REQUIREMENT: Some entries follow. Reproduce exactly the lines starting at the one with "worst min-delay path" and stopping after the one with "buffers inserted | 0 | 0".

==== TASK DATA ====

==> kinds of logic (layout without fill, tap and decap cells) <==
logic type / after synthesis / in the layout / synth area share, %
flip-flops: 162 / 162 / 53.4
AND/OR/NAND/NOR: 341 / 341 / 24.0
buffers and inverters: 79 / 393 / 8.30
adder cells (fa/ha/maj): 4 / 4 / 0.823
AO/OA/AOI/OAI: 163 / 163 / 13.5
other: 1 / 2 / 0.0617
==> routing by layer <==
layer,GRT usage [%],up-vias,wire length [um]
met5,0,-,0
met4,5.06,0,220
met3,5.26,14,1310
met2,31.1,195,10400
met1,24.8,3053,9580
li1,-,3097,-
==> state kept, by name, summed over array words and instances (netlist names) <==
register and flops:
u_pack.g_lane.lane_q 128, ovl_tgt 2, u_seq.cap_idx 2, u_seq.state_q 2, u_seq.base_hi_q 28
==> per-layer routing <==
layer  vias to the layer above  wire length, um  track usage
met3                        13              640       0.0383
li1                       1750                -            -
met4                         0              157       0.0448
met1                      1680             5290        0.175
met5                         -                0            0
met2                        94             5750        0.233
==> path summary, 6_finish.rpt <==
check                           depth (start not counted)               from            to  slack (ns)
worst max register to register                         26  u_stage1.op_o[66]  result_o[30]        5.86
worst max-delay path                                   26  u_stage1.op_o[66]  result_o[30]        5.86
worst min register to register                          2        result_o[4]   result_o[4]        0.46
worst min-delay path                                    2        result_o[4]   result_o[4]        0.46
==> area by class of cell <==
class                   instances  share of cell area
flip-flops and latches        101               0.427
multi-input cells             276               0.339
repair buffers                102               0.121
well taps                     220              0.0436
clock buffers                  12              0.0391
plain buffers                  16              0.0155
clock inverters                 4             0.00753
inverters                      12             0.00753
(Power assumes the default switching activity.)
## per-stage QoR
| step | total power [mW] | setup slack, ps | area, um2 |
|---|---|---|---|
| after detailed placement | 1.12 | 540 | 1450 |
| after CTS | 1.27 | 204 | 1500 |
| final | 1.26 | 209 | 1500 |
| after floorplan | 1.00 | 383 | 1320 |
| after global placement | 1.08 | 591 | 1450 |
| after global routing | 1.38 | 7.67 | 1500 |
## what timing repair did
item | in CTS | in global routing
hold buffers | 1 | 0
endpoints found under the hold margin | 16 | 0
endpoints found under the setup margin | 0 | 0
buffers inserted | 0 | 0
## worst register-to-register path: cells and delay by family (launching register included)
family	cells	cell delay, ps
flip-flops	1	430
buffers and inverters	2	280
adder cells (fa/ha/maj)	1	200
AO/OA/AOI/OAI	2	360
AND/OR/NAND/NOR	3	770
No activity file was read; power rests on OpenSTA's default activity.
## src/rtl/irq_pkg.sv

```systemverilog
package irq_pkg;

    localparam int NSRC = 15;
    localparam int NEXT = 2;
    localparam int NCAP = 4;
    localparam int NPER = NSRC - NEXT - NCAP;
    localparam int VW   = $clog2(NSRC);

    typedef enum logic [VW-1:0] {
        SRC_EXA  = 4'd0,
        SRC_EXB  = 4'd1,
        SRC_TMA  = 4'd2,
        SRC_TMB  = 4'd3,
        SRC_CP0  = 4'd4,
        SRC_CP1  = 4'd5,
        SRC_CP2  = 4'd6,
        SRC_CP3  = 4'd7,
        SRC_CM0  = 4'd8,
        SRC_CM1  = 4'd9,
        SRC_CM2  = 4'd10,
        SRC_T2OV = 4'd11,
        SRC_ADC  = 4'd12,
        SRC_CAN  = 4'd13,
        SRC_UART = 4'd14
    } src_e;

    typedef logic [NSRC-1:0] srcvec_t;

    typedef struct packed {
        logic          valid;
        logic [VW-1:0] idx;
    } pick_t;

    typedef struct packed {
        logic in_hi;
        logic in_lo;
    } insvc_t;

    localparam srcvec_t CAP_MASK = srcvec_t'(((1 << NCAP) - 1) << int'(SRC_CP0));

    // Lowest set index wins: fixed order among equal levels.
    function automatic pick_t pick_first(input srcvec_t v);
        pick_t p;
        p.valid = 1'b0;
        p.idx   = '0;
        for (int i = NSRC - 1; i >= 0; i--) begin
            if (v[i]) begin
                p.valid = 1'b1;
                p.idx   = VW'(i);
            end
        end
        return p;
    endfunction

endpackage

```

## src/rtl/irq_ext_cond.sv

```systemverilog
module irq_ext_cond
    import irq_pkg::*;
#(
    parameter int N = NEXT
) (
    input  logic         clk,
    input  logic         rst,
    input  logic [N-1:0] pin_n,
    input  logic [N-1:0] edge_mode,
    input  logic [N-1:0] clr,
    output logic [N-1:0] req
);

    for (genvar i = 0; i < N; i++) begin : g_pin
        logic smp_q, smp_d, latch_q;

        always_ff @(posedge clk) begin
            if (rst) begin
                smp_q   <= 1'b1;
                smp_d   <= 1'b1;
                latch_q <= 1'b0;
            end else begin
                smp_q <= pin_n[i];
                smp_d <= smp_q;
                if (!edge_mode[i])
                    latch_q <= 1'b0;
                else if (smp_d && !smp_q)
                    latch_q <= 1'b1;
                else if (clr[i])
                    latch_q <= 1'b0;
            end
        end

        assign req[i] = edge_mode[i] ? latch_q : ~smp_q;

        // a latched edge survives until an acknowledge clears it
        p_edge_hold_r9: assert property (@(posedge clk) disable iff (rst)
            (edge_mode[i] && latch_q && !clr[i]) |=> latch_q);

        // acknowledge without a new edge empties the latch
        p_edge_clear_r9: assert property (@(posedge clk) disable iff (rst)
            (clr[i] && !(smp_d && !smp_q)) |=> !latch_q);
    end

endmodule

```

## src/rtl/irq_cap_edge.sv

```systemverilog
module irq_cap_edge
    import irq_pkg::*;
#(
    parameter int N = NCAP
) (
    input  logic         clk,
    input  logic         rst,
    input  logic [N-1:0] pin,
    input  logic [N-1:0] rise_en,
    input  logic [N-1:0] fall_en,
    input  logic         idle,
    input  logic [N-1:0] clr,
    output logic [N-1:0] flag
);

    for (genvar i = 0; i < N; i++) begin : g_cap
        logic smp_q, smp_d, flag_q, hit;

        assign hit = !idle && ((smp_q && !smp_d && rise_en[i]) ||
                               (!smp_q && smp_d && fall_en[i]));

        always_ff @(posedge clk) begin
            if (rst) begin
                smp_q  <= 1'b0;
                smp_d  <= 1'b0;
                flag_q <= 1'b0;
            end else begin
                smp_q <= pin[i];
                smp_d <= smp_q;
                if (hit)
                    flag_q <= 1'b1;
                else if (clr[i])
                    flag_q <= 1'b0;
            end
        end

        assign flag[i] = flag_q;

        // capture latch frozen while the capture timer is stopped
        p_idle_freeze_r12: assert property (@(posedge clk) disable iff (rst)
            (idle && !clr[i]) |=> (flag_q == $past(flag_q)));

        // acknowledge in idle always clears the latch
        p_cap_clear_r11: assert property (@(posedge clk) disable iff (rst)
            (idle && clr[i]) |=> !flag_q);
    end

endmodule

```

## src/rtl/irq_arbiter.sv

```systemverilog
module irq_arbiter
    import irq_pkg::*;
(
    input  logic          clk,
    input  logic          rst,
    input  srcvec_t       pend,
    input  srcvec_t       en,
    input  srcvec_t       hi,
    input  logic          glob_en,
    input  logic          dma_busy,
    input  logic          ack,
    input  logic          ret,
    output logic          req,
    output logic [VW-1:0] vec,
    output logic          take
);

    insvc_t  svc_q;
    srcvec_t live;
    pick_t   pk_hi, pk_lo;

    always_comb begin
        live  = pend & en & {NSRC{glob_en}};
        pk_hi = pick_first(live & hi);
        pk_lo = pick_first(live & ~hi);
        req   = 1'b0;
        vec   = '0;
        if (!dma_busy) begin
            if (!svc_q.in_hi && pk_hi.valid) begin
                req = 1'b1;
                vec = pk_hi.idx;
            end else if (!svc_q.in_hi && !svc_q.in_lo && pk_lo.valid) begin
                req = 1'b1;
                vec = pk_lo.idx;
            end
        end
    end

    assign take = ack && req;

    always_ff @(posedge clk) begin
        if (rst) begin
            svc_q <= '0;
        end else if (take) begin
            if (hi[vec]) svc_q.in_hi <= 1'b1;
            else         svc_q.in_lo <= 1'b1;
        end else if (ret) begin
            if (svc_q.in_hi) svc_q.in_hi <= 1'b0;
            else             svc_q.in_lo <= 1'b0;
        end
    end

    p_dma_quiet_r7: assert property (@(posedge clk) disable iff (rst)
        dma_busy |-> !req);

    p_hi_blocks_r5: assert property (@(posedge clk) disable iff (rst)
        svc_q.in_hi |-> !req);

    p_only_hi_over_lo_r4: assert property (@(posedge clk) disable iff (rst)
        (svc_q.in_lo && req) |-> hi[vec]);

    p_grant_enabled_r2: assert property (@(posedge clk) disable iff (rst)
        req |-> (glob_en && en[vec] && pend[vec]));

    p_ret_top_r6: assert property (@(posedge clk) disable iff (rst)
        (ret && !take && svc_q.in_hi) |=> (!svc_q.in_hi && svc_q.in_lo == $past(svc_q.in_lo)));

    p_ack_marks_r4: assert property (@(posedge clk) disable iff (rst)
        take |=> (svc_q.in_hi || svc_q.in_lo));

endmodule

```

## src/rtl/irq_nest_ctrl.sv

```systemverilog
module irq_nest_ctrl
    import irq_pkg::*;
(
    input  logic                 clk,
    input  logic                 rst,
    input  logic [NEXT-1:0]      ext_pin_n,
    input  logic [NEXT-1:0]      ext_edge,
    input  logic [NCAP-1:0]      cap_pin,
    input  logic [NCAP-1:0]      cap_rise,
    input  logic [NCAP-1:0]      cap_fall,
    input  logic [NPER-1:0]      periph_req,
    input  logic [NSRC-1:0]      src_en,
    input  logic [NSRC-1:0]      src_hi,
    input  logic                 glob_en,
    input  logic                 dma_busy,
    input  logic                 idle,
    input  logic                 irq_ack,
    input  logic                 irq_ret,
    output logic                 irq_req,
    output logic [VW-1:0]        irq_vec,
    output logic                 wake_req
);

    logic [NEXT-1:0] ext_req, ext_clr;
    logic [NCAP-1:0] cap_flag, cap_clr;
    srcvec_t         pend;
    logic            take;

    for (genvar i = 0; i < NEXT; i++) begin : g_eclr
        assign ext_clr[i] = take && (irq_vec == VW'(int'(SRC_EXA) + i));
    end
    for (genvar i = 0; i < NCAP; i++) begin : g_cclr
        assign cap_clr[i] = take && (irq_vec == VW'(int'(SRC_CP0) + i));
    end

    irq_ext_cond #(.N(NEXT)) u_ext (
        .clk       (clk),
        .rst       (rst),
        .pin_n     (ext_pin_n),
        .edge_mode (ext_edge),
        .clr       (ext_clr),
        .req       (ext_req)
    );

    irq_cap_edge #(.N(NCAP)) u_cap (
        .clk     (clk),
        .rst     (rst),
        .pin     (cap_pin),
        .rise_en (cap_rise),
        .fall_en (cap_fall),
        .idle    (idle),
        .clr     (cap_clr),
        .flag    (cap_flag)
    );

    always_comb begin
        pend                      = '0;
        pend[SRC_EXA]             = ext_req[0];
        pend[SRC_EXB]             = ext_req[1];
        pend[SRC_TMA]             = periph_req[0];
        pend[SRC_TMB]             = periph_req[1];
        pend[SRC_CP3:SRC_CP0]     = cap_flag;
        pend[SRC_UART:SRC_CM0]    = periph_req[NPER-1:2];
    end

    irq_arbiter u_arb (
        .clk      (clk),
        .rst      (rst),
        .pend     (pend),
        .en       (src_en),
        .hi       (src_hi),
        .glob_en  (glob_en),
        .dma_busy (dma_busy),
        .ack      (irq_ack),
        .ret      (irq_ret),
        .req      (irq_req),
        .vec      (irq_vec),
        .take     (take)
    );

    assign wake_req = glob_en && |(pend & src_en & ~CAP_MASK);

    // a capture latch alone never raises the wake line
    p_cap_no_wake_r12: assert property (@(posedge clk) disable iff (rst)
        (periph_req == '0 && ext_req == '0) |-> !wake_req);

endmodule

```
**src/rtl/bht_pkg.sv**
```systemverilog
package bht_pkg;

   typedef logic [1:0] hist_t;

   localparam hist_t HIST_INIT = 2'b00;
   localparam hist_t HIST_MAX  = 2'b11;
   localparam hist_t HIST_MIN  = 2'b00;

   // Saturating step of a history counter for one resolved outcome.
   function automatic hist_t hist_step(input hist_t cur, input logic taken);
      hist_t nxt;
      if (taken) begin
         nxt = (cur == HIST_MAX) ? HIST_MAX : cur + 2'd1;
      end else begin
         nxt = (cur == HIST_MIN) ? HIST_MIN : cur - 2'd1;
      end
      return nxt;
   endfunction

   // Upper half of the counter range predicts taken.
   function automatic logic hist_says_taken(input hist_t cur);
      return cur[1];
   endfunction

endpackage

```
**src/rtl/bht_hist_bank.sv**
```systemverilog
module bht_hist_bank
   import bht_pkg::*;
#(
   parameter int DEPTH = 16,
   localparam int IDX_W = $clog2(DEPTH)
)(
   input  logic               clk,
   input  logic               rst_n,
   input  logic               wr_en,
   input  logic [IDX_W-1:0]   wr_idx,
   input  logic               wr_taken,
   output logic [DEPTH*2-1:0] hist_flat
);

   generate
      for (genvar g = 0; g < DEPTH; g++) begin : g_slot
         hist_t cnt_q;
         logic  sel;

         assign sel = wr_en && (wr_idx == IDX_W'(g));

         always_ff @(posedge clk or negedge rst_n) begin
            if (!rst_n) begin
               cnt_q <= HIST_INIT;
            end else if (sel) begin
               cnt_q <= hist_step(cnt_q, wr_taken);
            end
         end

         assign hist_flat[g*2 +: 2] = cnt_q;
      end
   endgenerate

endmodule

```
**src/rtl/bht_target_bank.sv**
```systemverilog
module bht_target_bank #(
   parameter int DEPTH  = 16,
   parameter int ADDR_W = 32,
   localparam int IDX_W = $clog2(DEPTH)
)(
   input  logic                    clk,
   input  logic                    rst_n,
   input  logic                    wr_en,
   input  logic [IDX_W-1:0]        wr_idx,
   input  logic [ADDR_W-1:0]       wr_data,
   output logic [DEPTH*ADDR_W-1:0] tgt_flat
);

   generate
      for (genvar g = 0; g < DEPTH; g++) begin : g_slot
         logic [ADDR_W-1:0] tgt_q;
         logic              sel;

         assign sel = wr_en && (wr_idx == IDX_W'(g));

         always_ff @(posedge clk or negedge rst_n) begin
            if (!rst_n) begin
               tgt_q <= '0;
            end else if (sel) begin
               tgt_q <= wr_data;
            end
         end

         assign tgt_flat[g*ADDR_W +: ADDR_W] = tgt_q;
      end
   endgenerate

endmodule

```
**src/rtl/bht_read_port.sv**
```systemverilog
module bht_read_port
   import bht_pkg::*;
#(
   parameter int DEPTH     = 16,
   parameter int ADDR_W    = 32,
   parameter int INDEX_LSB = 2,
   parameter int SEQ_STEP  = 4,
   localparam int IDX_W    = $clog2(DEPTH)
)(
   input  logic [ADDR_W-1:0]       pc,
   input  logic [DEPTH*2-1:0]      hist_flat,
   input  logic [DEPTH*ADDR_W-1:0] tgt_flat,
   output logic                    taken,
   output logic [ADDR_W-1:0]       target,
   output logic [ADDR_W-1:0]       next_pc
);

   logic [IDX_W-1:0]  rd_idx;
   hist_t             rd_hist;
   logic [ADDR_W-1:0] seq_pc;

   assign rd_idx  = pc[INDEX_LSB +: IDX_W];
   assign rd_hist = hist_flat[rd_idx*2 +: 2];
   assign target  = tgt_flat[rd_idx*ADDR_W +: ADDR_W];
   assign taken   = hist_says_taken(rd_hist);
   assign seq_pc  = pc + ADDR_W'(SEQ_STEP);

   always_comb begin
      if (taken) begin
         next_pc = target;
      end else begin
         next_pc = seq_pc;
      end
   end

endmodule

```
**src/rtl/branch_hint_table.sv**
```systemverilog
module branch_hint_table #(
   parameter int DEPTH     = 16,
   parameter int ADDR_W    = 32,
   parameter int INDEX_LSB = 2,
   parameter int SEQ_STEP  = 4,
   localparam int IDX_W    = $clog2(DEPTH)
)(
   input  logic              clk,
   input  logic              rst_n,
   input  logic [ADDR_W-1:0] lk_pc,
   output logic              lk_taken,
   output logic [ADDR_W-1:0] lk_target,
   output logic [ADDR_W-1:0] lk_next_pc,
   input  logic              up_valid,
   input  logic [IDX_W-1:0]  up_index,
   input  logic              up_taken,
   input  logic [ADDR_W-1:0] up_target
);

   initial begin
      if (DEPTH < 2 || (DEPTH & (DEPTH - 1)) != 0)
         $error("DEPTH must be a power of two of at least 2");
      if (ADDR_W < INDEX_LSB + IDX_W)
         $error("ADDR_W too small for the index field");
      if (SEQ_STEP < 1)
         $error("SEQ_STEP must be positive");
   end

   logic [DEPTH*2-1:0]      hist_flat;
   logic [DEPTH*ADDR_W-1:0] tgt_flat;
   logic                    tgt_wr;

   assign tgt_wr = up_valid && up_taken;

   bht_hist_bank #(
      .DEPTH (DEPTH)
   ) u_hist (
      .clk       (clk),
      .rst_n     (rst_n),
      .wr_en     (up_valid),
      .wr_idx    (up_index),
      .wr_taken  (up_taken),
      .hist_flat (hist_flat)
   );

   bht_target_bank #(
      .DEPTH  (DEPTH),
      .ADDR_W (ADDR_W)
   ) u_tgt (
      .clk      (clk),
      .rst_n    (rst_n),
      .wr_en    (tgt_wr),
      .wr_idx   (up_index),
      .wr_data  (up_target),
      .tgt_flat (tgt_flat)
   );

   bht_read_port #(
      .DEPTH     (DEPTH),
      .ADDR_W    (ADDR_W),
      .INDEX_LSB (INDEX_LSB),
      .SEQ_STEP  (SEQ_STEP)
   ) u_rd (
      .pc        (lk_pc),
      .hist_flat (hist_flat),
      .tgt_flat  (tgt_flat),
      .taken     (lk_taken),
      .target    (lk_target),
      .next_pc   (lk_next_pc)
   );

endmodule

```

====

ANSWER BOX:
worst min-delay path                                    2        result_o[4]   result_o[4]        0.46
==> area by class of cell <==
class                   instances  share of cell area
flip-flops and latches        101               0.427
multi-input cells             276               0.339
repair buffers                102               0.121
well taps                     220              0.0436
clock buffers                  12              0.0391
plain buffers                  16              0.0155
clock inverters                 4             0.00753
inverters                      12             0.00753
(Power assumes the default switching activity.)
## per-stage QoR
| step | total power [mW] | setup slack, ps | area, um2 |
|---|---|---|---|
| after detailed placement | 1.12 | 540 | 1450 |
| after CTS | 1.27 | 204 | 1500 |
| final | 1.26 | 209 | 1500 |
| after floorplan | 1.00 | 383 | 1320 |
| after global placement | 1.08 | 591 | 1450 |
| after global routing | 1.38 | 7.67 | 1500 |
## what timing repair did
item | in CTS | in global routing
hold buffers | 1 | 0
endpoints found under the hold margin | 16 | 0
endpoints found under the setup margin | 0 | 0
buffers inserted | 0 | 0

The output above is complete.